How do you manage your (financial) documents?

Mobius · September 26, 2021, 8:57pm

FWIW in my personal case I favor a self-hosted approach and scan paper documents as they come in using the CamScanner Pro Android app, share the resulting file to the Syncthing app which uploads it to a specific folder on my NAS, which will then leverage the OCRmyPDF Python script to automatically OCR the PDF and move it to a year/month-based directory. I am then able to use the Ambar software to do full-text search on any document I have on my NAS. The quick scanning/OCR procedure makes it a no-brainer to scan the documents, and having full-text search makes it very easy to find documents when I need them (in a question of seconds). The software stack on the NAS is configured using docker-compose.

Ed_Waadt · September 27, 2021, 7:52am

Thank you!

Now I have a new project thanks to you

SwissDan · September 27, 2021, 12:37pm

If you’re into self-hosting solutions, you might be interested in https://github.com/jonaswinkler/paperless-ng

OCR included. I don’t use it, but heard a lot of good about it.

Mobius · September 27, 2021, 9:29pm

That was one of the many solutions I tried, but never managed to get it to work properly. These were my requirements, by the way:

Self-hosted;
Quick to import and to search PDFs;
Use tesseract OCR as that is the gold-standard of open-source OCR for me;
No state stored that cannot be rebuilt from the PDF themselves (I don’t want to own a separate datastore). Some solutions import PDFs and then you lose sight of them and everything must be done within the tool itself. No thanks.

Polo · October 3, 2021, 3:39pm

I scan all documents and destroy the papers, DL the ebill bills etc.
Sort them in different folders (assurances, prévoyance, ménage, impôts etc.) on a cloud (I do not use the internal drive of the laptop so that they stay available from every device when not at home).
Every time I do a bit of admin work (1-2 times a month approx), I duplicate the folders on an other cloud and on a external harddrive.

Mobius · October 13, 2021, 9:46pm

Coincidently, my Ambar server recently started having issues with expired SSL certificates and consuming some CPU every 5 minutes, so I started looking for a replacement. I have now replaced it with pagerless-ng (a much better maintained fork of the original paperless project) and I’m much happier with it, for the following reasons:

it uses much less resources when idle;
it still leverages the great OCRmyPDF/Tesseract projects;
it has AI technology to automatically recognize sender/document date/type of document;
it still maintains a tree of PDFs in your disk so you don’t lose access to them if the project stops being maintained for some reason;
there’s a ton of community support, with apps for Android/iOS and even command line interface(!)

In short, hopefully you haven’t yet gone down the Ambar route, since this will be more future-proof solution. Hope this helps!

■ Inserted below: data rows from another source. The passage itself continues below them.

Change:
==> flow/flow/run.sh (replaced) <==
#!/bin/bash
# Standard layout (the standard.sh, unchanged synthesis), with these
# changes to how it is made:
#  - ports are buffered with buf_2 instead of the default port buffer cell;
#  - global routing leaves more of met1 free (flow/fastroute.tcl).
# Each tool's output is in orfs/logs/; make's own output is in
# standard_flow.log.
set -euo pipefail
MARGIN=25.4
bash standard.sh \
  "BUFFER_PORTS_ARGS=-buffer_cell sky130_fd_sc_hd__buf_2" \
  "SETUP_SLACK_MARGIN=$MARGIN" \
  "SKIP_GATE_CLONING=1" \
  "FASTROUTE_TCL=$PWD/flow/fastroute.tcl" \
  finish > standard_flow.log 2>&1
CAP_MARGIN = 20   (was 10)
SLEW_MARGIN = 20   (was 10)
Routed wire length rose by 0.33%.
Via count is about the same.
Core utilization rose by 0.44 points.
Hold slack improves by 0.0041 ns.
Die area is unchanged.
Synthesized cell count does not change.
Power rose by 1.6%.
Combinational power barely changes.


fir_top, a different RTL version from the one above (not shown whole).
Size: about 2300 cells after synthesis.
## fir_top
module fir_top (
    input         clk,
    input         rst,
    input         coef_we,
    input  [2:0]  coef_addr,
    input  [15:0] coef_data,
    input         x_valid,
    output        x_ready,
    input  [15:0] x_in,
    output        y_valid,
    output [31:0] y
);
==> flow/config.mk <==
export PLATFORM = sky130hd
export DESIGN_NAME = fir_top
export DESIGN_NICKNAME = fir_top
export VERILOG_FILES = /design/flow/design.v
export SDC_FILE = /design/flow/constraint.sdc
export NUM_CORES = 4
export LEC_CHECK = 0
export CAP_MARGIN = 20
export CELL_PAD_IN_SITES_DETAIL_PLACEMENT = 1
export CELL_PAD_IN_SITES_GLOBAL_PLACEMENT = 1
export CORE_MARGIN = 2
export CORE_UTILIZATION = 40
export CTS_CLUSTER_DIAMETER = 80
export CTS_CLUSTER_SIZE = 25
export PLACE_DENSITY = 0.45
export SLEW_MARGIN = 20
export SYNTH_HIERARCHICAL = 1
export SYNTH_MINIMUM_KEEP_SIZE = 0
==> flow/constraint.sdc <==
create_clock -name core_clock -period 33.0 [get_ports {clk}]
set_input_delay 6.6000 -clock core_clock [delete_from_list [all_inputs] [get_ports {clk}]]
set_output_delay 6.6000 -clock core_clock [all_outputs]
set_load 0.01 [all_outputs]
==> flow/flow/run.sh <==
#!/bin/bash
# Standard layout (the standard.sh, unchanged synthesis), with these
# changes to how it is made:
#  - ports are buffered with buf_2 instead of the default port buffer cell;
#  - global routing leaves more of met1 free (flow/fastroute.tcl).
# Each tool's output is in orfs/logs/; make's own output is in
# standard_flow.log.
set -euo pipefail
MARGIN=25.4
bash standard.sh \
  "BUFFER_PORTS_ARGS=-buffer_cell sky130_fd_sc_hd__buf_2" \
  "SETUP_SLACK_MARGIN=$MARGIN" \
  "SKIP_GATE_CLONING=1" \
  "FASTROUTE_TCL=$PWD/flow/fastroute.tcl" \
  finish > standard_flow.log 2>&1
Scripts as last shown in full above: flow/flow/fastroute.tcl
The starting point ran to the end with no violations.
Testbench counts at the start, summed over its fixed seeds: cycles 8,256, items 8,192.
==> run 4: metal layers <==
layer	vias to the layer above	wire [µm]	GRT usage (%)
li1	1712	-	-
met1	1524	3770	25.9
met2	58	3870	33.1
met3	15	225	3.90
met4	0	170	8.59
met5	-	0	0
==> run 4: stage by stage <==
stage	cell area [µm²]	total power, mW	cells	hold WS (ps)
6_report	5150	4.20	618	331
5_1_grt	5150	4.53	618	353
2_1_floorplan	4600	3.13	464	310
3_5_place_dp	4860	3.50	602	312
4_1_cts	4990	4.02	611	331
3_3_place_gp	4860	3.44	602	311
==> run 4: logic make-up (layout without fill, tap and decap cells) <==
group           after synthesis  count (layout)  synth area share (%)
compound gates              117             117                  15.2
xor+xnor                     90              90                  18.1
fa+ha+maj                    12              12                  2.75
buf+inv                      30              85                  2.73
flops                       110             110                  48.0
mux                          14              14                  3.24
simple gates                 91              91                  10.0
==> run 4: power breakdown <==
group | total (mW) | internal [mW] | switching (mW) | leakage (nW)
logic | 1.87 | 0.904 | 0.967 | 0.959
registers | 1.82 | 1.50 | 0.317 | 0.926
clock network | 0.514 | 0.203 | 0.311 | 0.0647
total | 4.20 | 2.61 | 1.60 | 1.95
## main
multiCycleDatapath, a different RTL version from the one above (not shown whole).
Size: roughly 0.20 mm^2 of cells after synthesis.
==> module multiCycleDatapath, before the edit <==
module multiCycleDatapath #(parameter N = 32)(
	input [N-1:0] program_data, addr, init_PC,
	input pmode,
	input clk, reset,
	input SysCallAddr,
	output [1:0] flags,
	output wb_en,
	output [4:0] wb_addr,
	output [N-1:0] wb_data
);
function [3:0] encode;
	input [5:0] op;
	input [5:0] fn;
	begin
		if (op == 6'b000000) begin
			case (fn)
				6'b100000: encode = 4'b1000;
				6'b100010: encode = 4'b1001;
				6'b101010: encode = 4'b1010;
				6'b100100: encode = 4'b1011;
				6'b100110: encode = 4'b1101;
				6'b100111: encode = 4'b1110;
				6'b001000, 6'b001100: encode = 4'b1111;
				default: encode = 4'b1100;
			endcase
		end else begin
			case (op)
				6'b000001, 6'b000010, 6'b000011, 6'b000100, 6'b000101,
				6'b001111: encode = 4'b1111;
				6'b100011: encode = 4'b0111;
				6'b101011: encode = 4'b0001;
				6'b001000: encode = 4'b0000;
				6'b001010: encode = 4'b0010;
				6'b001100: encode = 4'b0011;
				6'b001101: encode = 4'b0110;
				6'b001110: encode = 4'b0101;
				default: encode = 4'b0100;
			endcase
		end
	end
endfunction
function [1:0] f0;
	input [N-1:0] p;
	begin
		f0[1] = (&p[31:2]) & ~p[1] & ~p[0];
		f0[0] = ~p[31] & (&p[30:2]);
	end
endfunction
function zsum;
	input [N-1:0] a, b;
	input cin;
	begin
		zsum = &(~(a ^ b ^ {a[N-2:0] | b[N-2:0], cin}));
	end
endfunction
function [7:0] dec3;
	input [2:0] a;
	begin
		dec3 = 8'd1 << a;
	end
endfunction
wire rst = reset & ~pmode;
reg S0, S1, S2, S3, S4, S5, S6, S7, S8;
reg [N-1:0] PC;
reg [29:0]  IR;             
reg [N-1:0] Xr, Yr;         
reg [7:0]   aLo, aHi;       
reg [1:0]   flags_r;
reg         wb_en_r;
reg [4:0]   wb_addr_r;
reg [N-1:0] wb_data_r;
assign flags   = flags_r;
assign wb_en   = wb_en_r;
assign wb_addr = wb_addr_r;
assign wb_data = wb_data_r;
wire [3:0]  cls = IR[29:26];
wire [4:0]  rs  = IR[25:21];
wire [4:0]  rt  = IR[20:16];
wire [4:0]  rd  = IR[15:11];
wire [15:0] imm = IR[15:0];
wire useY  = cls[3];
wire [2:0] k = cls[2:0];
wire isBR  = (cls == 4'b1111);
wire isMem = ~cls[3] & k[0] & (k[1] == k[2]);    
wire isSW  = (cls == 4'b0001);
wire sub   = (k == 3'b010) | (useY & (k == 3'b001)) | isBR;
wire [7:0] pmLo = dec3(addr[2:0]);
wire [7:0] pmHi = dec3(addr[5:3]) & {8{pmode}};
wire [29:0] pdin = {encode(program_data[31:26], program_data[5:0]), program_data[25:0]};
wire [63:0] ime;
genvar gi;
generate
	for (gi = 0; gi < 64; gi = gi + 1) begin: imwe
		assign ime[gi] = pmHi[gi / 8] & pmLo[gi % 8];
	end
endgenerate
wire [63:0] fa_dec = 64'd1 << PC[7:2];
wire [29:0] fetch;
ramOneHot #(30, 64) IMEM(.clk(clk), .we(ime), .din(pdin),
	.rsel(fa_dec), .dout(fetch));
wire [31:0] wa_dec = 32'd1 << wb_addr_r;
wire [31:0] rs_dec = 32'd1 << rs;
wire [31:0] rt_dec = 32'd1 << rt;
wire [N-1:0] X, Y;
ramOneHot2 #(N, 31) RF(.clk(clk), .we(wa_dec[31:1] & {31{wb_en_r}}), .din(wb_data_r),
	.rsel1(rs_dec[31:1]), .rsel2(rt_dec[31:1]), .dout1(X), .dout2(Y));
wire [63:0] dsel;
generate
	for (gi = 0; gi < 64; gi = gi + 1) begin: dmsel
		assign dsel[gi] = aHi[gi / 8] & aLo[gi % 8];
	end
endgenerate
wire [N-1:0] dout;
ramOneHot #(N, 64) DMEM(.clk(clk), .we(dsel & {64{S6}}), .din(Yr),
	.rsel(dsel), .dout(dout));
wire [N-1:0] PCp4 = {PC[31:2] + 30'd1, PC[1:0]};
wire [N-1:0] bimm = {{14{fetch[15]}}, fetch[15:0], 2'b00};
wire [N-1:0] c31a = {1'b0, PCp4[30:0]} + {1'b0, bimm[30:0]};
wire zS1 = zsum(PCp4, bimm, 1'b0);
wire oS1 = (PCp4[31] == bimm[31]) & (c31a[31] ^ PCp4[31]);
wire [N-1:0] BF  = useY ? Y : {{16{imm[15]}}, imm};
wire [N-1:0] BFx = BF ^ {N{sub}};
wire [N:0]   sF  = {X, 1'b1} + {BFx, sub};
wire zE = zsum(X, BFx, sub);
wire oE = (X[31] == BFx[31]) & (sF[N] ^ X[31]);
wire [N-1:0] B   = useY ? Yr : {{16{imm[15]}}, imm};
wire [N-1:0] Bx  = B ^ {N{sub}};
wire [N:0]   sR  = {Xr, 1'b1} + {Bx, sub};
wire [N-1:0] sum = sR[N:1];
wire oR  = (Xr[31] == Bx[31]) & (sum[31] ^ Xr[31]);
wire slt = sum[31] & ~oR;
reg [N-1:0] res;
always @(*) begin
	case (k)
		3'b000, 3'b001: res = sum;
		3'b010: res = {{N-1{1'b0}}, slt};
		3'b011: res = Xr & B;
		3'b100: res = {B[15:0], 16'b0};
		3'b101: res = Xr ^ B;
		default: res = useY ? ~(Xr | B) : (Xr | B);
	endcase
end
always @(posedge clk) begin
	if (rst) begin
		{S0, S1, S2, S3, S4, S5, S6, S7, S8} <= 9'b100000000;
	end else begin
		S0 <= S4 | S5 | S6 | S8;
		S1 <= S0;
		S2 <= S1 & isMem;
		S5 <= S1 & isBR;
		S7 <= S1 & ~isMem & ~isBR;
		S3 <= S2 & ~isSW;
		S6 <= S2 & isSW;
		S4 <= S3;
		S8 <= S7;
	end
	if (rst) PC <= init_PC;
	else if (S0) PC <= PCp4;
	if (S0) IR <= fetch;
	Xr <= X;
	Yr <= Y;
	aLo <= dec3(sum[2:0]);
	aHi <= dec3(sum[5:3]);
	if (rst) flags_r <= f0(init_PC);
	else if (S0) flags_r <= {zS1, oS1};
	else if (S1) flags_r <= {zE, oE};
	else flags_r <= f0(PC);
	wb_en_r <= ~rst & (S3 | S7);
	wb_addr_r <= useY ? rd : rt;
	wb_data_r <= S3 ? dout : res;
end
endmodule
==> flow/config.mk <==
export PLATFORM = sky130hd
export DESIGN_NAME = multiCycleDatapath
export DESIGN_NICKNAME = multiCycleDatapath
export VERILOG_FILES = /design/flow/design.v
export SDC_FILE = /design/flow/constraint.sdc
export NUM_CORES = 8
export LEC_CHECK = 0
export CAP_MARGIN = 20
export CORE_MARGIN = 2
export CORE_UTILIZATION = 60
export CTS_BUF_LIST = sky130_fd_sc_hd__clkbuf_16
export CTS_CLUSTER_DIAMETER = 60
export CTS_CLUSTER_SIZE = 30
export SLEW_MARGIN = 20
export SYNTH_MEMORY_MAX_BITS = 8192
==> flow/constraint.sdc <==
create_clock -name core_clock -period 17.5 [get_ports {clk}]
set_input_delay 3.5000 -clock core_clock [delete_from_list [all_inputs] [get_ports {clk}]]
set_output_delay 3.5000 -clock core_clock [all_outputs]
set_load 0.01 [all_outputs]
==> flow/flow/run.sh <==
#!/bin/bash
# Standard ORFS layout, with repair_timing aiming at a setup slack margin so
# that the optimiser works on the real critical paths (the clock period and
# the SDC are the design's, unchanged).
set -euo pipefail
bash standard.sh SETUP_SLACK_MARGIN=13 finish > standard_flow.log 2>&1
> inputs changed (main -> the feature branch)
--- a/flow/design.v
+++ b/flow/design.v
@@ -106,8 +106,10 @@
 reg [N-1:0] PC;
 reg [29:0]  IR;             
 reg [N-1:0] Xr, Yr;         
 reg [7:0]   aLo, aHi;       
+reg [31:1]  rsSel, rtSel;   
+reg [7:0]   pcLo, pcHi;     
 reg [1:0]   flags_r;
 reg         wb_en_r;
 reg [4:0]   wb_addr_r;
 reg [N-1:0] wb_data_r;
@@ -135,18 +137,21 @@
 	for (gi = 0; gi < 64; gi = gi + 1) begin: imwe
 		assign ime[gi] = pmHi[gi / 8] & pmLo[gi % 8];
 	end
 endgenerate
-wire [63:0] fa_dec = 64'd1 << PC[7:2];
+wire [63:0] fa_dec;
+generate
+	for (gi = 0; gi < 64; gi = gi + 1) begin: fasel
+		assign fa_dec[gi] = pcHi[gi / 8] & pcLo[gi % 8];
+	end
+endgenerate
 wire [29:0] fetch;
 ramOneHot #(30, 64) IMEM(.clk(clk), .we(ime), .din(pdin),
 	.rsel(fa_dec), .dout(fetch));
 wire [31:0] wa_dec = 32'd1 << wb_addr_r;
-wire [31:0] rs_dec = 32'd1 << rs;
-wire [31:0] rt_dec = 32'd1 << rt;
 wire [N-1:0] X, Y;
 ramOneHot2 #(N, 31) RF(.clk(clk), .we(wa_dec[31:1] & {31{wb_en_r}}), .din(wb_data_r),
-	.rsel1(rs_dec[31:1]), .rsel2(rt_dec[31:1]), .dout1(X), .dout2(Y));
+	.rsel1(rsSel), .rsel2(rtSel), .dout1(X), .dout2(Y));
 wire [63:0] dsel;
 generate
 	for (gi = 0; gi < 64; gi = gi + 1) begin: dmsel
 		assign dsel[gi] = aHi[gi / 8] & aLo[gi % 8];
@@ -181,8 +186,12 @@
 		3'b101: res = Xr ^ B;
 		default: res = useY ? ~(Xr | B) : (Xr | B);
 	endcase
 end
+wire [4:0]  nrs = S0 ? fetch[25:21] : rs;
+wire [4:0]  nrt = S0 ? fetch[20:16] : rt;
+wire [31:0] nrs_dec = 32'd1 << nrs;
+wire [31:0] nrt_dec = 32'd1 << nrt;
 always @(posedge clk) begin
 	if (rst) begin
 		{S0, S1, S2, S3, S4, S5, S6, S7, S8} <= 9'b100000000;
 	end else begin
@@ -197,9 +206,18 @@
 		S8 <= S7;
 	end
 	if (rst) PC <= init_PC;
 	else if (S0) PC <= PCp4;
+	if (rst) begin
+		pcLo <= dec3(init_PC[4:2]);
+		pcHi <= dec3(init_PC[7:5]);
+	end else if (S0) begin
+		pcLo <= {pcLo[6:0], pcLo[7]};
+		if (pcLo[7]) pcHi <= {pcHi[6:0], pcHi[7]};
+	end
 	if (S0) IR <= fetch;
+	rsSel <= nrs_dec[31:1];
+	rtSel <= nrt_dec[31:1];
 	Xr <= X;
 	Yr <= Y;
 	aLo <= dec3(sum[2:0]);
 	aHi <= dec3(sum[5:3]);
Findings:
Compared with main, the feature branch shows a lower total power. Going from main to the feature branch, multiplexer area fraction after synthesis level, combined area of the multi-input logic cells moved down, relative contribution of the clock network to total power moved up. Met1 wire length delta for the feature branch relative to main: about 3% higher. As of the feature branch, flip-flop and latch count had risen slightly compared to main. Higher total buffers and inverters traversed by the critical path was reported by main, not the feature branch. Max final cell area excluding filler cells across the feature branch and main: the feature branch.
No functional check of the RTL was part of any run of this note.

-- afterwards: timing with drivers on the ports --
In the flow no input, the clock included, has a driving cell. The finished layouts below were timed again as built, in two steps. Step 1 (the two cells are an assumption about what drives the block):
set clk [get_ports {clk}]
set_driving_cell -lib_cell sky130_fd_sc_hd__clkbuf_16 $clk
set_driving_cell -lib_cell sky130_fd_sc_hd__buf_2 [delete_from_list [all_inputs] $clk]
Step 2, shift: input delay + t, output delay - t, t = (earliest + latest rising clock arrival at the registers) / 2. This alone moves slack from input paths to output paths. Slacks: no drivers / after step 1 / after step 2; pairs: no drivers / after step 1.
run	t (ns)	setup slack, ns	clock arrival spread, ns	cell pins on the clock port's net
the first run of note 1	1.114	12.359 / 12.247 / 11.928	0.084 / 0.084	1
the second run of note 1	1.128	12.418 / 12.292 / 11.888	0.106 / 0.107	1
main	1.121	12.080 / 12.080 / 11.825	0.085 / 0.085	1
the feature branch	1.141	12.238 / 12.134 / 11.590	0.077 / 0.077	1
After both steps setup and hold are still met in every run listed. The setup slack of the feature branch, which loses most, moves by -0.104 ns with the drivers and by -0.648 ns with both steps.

SwissTeslaBull · October 14, 2021, 6:14am

Simple: i have a “Finance” share on my Synology nas with nightly encrypted backup to the Synology Cloud.

Ed_Waadt · October 16, 2021, 2:36pm

Thanks for the heads-up! Fortunately no, I was on holidays and I just go back at my PC to geek, so i’ll give this NG fork a test.

belouga13 · October 19, 2021, 7:16am

Hi @betterlatethannever
very good topic! I handle archiving for both work and my personal life (obviously). I apply the 10 year role for my private stuff as well (if it is in paper form I file in a binder, if not I archive everything on a NAS with backup)
However recently I came across this startup, based in Lausanne: Addmin - your intelligent digital filing cabinet
Haven’t tried it out (yet), but might be of interest to anyone if managing/filing documents is not your cup of cake

San_Francisco · October 22, 2021, 8:15pm

Are these hosted / servers solutions worth it for an individual user?

Can’t you just use your file manager’s built-in folders, tags and search functionality (Finder tags, Spotlight search)? Much less complexity and installation required, less likely to break with a software update or malfunction…?

Burningstone · October 27, 2021, 2:45pm

Thank you for sharing this. Just gave paperless-ng a try and I have to say I’m really impressed by the OCR capabilities.

I’ll start now to digitalize all my documents and finally get rid of paper as much as possible.

MrCheese · October 29, 2021, 2:30pm

Thanks for the paperless-ng recommendation, was rather easy to spin up the docker containers on my QNAP.

bamboo · October 30, 2021, 3:42pm

$ ocrmypdf -l fra MyInputFile MyOutputFile

InputFile and OutputFile can have different or same name.
The -l option defines the language of the document to optimize the ocr work.